WHAT TO DO.
Every line in the records below that holds "saturating" must be identified and copied.

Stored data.
<<<<

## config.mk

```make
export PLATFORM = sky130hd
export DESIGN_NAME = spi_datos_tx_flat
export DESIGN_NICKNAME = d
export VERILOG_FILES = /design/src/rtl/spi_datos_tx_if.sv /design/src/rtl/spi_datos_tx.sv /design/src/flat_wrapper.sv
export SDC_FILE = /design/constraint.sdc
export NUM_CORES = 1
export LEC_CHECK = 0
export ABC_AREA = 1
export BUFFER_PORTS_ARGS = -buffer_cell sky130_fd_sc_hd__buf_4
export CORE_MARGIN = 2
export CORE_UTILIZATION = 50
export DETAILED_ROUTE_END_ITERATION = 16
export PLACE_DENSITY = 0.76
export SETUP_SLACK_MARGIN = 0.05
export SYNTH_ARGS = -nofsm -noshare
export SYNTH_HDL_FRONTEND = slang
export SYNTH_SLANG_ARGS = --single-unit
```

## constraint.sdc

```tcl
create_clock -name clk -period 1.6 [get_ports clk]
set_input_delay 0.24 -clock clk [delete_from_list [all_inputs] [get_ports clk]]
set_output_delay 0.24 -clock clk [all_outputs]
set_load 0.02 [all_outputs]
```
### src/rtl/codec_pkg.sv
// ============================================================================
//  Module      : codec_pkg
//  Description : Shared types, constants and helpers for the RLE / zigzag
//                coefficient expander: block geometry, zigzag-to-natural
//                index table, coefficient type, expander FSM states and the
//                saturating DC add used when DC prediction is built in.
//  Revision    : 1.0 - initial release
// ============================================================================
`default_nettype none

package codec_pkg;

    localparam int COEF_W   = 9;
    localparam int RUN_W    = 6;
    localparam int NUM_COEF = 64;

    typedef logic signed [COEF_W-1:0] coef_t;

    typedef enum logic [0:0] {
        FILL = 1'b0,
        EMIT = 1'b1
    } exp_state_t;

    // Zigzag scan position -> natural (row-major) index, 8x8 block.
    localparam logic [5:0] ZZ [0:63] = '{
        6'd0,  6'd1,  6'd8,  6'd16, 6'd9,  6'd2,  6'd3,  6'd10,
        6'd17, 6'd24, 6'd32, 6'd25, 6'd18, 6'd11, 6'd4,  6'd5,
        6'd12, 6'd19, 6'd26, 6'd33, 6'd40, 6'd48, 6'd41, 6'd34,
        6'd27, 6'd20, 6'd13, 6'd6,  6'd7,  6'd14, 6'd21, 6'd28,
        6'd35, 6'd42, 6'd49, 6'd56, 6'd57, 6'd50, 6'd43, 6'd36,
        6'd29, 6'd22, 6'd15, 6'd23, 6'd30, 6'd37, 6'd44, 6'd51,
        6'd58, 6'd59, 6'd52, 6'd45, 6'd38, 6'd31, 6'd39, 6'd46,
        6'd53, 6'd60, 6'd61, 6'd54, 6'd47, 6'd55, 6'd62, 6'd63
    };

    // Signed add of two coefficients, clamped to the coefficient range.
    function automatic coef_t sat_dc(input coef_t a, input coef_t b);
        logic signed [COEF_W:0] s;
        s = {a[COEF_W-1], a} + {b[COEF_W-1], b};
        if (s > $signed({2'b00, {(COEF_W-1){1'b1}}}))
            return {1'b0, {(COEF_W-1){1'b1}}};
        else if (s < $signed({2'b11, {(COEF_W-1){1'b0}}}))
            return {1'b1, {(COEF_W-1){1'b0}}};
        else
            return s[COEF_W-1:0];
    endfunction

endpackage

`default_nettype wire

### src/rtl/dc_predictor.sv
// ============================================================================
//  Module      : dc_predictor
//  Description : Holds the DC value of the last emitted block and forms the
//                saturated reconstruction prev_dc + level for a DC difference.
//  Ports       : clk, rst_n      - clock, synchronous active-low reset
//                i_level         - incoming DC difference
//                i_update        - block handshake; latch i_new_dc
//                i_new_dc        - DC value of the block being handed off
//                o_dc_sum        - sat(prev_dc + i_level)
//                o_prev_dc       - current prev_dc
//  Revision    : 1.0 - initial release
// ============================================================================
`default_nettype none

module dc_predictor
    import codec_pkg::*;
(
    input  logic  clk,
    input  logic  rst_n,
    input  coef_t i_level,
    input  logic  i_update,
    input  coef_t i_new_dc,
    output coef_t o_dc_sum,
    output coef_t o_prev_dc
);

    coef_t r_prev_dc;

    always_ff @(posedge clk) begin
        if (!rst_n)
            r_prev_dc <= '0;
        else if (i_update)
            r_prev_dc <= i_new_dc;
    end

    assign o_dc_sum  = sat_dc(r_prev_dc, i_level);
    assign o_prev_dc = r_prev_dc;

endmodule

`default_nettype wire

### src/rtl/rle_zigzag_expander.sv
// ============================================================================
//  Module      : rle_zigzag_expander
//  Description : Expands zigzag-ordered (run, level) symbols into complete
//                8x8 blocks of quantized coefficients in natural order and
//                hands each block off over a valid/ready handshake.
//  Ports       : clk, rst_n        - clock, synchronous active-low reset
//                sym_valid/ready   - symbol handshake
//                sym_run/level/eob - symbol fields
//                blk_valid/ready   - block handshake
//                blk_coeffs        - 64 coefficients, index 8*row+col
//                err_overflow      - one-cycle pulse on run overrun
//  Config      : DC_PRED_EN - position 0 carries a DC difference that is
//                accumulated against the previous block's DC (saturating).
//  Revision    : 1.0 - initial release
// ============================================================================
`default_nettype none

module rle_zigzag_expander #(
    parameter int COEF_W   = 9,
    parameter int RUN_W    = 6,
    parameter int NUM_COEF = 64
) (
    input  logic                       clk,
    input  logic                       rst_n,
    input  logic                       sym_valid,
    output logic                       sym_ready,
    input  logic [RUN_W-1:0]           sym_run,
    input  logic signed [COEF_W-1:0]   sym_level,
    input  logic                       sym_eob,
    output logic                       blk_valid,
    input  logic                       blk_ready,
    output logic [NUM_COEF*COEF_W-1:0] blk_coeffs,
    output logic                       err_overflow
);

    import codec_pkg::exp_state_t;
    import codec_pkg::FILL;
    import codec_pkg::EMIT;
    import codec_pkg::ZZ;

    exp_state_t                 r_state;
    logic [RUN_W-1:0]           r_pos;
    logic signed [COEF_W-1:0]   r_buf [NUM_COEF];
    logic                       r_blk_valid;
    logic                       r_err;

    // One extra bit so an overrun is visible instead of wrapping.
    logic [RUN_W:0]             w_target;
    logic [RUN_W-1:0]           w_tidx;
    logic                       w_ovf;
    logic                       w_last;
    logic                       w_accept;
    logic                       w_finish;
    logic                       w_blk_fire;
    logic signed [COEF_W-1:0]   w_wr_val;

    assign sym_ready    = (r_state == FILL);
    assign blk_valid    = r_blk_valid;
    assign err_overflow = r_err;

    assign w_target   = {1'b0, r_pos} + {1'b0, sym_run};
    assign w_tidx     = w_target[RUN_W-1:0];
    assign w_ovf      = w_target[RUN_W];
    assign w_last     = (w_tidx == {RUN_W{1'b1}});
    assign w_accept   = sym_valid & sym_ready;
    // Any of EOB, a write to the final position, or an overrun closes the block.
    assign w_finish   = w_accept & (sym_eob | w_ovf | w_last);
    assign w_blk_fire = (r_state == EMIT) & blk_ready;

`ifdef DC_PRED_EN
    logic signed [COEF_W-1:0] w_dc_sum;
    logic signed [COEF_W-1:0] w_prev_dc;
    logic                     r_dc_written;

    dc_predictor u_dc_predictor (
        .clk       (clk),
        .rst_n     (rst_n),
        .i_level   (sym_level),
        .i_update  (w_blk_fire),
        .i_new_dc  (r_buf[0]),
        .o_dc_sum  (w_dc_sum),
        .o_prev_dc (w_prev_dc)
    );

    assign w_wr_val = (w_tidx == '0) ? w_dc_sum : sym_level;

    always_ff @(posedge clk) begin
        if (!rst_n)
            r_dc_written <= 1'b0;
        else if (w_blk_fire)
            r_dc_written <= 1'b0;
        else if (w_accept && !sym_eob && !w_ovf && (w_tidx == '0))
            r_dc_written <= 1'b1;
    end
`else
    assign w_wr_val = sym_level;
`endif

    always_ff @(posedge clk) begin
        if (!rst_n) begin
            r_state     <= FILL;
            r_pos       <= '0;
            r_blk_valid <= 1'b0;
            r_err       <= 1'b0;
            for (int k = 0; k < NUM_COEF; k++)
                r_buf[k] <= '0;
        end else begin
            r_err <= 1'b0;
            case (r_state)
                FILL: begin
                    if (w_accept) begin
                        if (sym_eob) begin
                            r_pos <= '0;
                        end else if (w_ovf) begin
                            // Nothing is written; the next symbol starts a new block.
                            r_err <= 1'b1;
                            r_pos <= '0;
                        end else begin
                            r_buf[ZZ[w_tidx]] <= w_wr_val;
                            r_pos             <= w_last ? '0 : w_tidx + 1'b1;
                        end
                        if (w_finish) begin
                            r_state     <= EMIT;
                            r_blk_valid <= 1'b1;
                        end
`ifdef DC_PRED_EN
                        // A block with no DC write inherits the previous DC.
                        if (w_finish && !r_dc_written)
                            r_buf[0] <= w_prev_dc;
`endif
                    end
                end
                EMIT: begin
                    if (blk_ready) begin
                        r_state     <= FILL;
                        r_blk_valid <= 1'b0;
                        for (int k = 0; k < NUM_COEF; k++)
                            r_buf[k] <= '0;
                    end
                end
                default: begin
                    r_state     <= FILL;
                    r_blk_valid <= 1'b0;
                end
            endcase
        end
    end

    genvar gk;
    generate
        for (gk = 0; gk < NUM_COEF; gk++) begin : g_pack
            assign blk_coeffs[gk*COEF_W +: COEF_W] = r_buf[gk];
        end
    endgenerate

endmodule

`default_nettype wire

>>>>

ANSWER FOR THE TASK.
//                saturating DC add used when DC prediction is built in.
//                accumulated against the previous block's DC (saturating).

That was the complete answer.